• ABOUT THIS EXERCISE:
Look for "types" in the listing below. Gather each line that contains it.
START STUDY MATERIAL
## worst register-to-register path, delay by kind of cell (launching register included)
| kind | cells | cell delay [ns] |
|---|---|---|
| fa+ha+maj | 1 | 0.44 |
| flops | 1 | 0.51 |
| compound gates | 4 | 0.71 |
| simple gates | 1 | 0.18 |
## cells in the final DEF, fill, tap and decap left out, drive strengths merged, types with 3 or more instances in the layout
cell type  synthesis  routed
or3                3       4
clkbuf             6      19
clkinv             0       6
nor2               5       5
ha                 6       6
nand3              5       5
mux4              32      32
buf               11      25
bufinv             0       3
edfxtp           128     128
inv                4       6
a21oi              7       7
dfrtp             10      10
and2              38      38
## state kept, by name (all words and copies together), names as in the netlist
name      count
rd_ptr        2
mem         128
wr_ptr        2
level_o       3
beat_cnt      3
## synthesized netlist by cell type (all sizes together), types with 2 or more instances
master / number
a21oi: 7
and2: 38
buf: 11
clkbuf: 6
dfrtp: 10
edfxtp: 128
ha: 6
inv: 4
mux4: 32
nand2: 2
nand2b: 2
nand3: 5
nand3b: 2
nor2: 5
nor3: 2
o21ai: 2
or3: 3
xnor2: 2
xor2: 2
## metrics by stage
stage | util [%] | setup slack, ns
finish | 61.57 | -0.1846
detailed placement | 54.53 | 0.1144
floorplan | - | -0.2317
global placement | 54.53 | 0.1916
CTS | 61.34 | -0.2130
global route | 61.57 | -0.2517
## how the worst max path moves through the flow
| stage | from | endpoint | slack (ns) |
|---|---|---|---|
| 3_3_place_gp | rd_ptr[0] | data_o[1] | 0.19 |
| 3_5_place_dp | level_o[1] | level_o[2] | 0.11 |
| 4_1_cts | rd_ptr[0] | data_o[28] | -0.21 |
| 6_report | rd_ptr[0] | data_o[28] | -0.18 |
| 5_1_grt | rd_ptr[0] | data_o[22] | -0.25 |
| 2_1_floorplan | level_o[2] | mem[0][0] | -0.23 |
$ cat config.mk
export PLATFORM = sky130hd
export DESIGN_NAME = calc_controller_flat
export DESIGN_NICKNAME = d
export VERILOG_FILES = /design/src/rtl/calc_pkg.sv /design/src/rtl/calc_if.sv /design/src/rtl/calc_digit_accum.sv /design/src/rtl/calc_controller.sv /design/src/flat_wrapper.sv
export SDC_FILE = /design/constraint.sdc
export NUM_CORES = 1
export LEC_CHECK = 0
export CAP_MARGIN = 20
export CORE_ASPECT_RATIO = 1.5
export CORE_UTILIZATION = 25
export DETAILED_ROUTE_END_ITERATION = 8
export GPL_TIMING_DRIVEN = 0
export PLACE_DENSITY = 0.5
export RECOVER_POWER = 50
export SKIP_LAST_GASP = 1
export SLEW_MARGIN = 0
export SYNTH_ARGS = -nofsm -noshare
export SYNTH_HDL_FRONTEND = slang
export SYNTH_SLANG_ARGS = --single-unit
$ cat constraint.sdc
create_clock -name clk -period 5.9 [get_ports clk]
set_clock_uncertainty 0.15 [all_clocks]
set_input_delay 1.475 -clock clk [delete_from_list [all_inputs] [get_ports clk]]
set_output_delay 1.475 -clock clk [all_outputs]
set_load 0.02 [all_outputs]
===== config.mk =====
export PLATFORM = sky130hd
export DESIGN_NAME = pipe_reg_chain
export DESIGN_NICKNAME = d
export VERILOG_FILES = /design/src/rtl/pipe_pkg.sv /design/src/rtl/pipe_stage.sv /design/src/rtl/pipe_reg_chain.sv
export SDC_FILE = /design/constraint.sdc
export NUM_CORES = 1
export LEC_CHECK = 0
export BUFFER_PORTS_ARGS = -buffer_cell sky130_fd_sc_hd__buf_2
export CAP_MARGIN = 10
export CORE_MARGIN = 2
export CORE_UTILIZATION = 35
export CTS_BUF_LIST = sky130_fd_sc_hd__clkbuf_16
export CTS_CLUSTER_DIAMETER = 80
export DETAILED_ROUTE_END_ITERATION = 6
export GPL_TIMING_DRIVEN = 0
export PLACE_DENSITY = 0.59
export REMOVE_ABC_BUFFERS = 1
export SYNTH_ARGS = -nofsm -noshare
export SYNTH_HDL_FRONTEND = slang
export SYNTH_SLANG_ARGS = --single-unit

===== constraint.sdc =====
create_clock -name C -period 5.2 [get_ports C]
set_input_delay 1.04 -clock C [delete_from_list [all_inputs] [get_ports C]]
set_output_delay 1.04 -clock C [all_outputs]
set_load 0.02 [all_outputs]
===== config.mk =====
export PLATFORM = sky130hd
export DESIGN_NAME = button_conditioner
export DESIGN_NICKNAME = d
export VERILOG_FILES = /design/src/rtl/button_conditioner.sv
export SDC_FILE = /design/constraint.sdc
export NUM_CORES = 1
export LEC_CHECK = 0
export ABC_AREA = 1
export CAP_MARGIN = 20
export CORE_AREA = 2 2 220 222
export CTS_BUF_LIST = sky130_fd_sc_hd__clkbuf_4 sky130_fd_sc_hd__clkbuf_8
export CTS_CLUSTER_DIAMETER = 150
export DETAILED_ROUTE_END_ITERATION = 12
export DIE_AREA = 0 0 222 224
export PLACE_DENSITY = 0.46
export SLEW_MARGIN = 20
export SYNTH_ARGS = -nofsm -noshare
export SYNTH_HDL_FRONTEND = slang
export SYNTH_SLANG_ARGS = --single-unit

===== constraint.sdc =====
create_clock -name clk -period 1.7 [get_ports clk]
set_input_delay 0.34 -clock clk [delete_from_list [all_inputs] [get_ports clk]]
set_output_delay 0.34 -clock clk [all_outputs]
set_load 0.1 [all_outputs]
END STUDY MATERIAL
• SOLUTION TO THIS PROBLEM:
## cells in the final DEF, fill, tap and decap left out, drive strengths merged, types with 3 or more instances in the layout
## synthesized netlist by cell type (all sizes together), types with 2 or more instances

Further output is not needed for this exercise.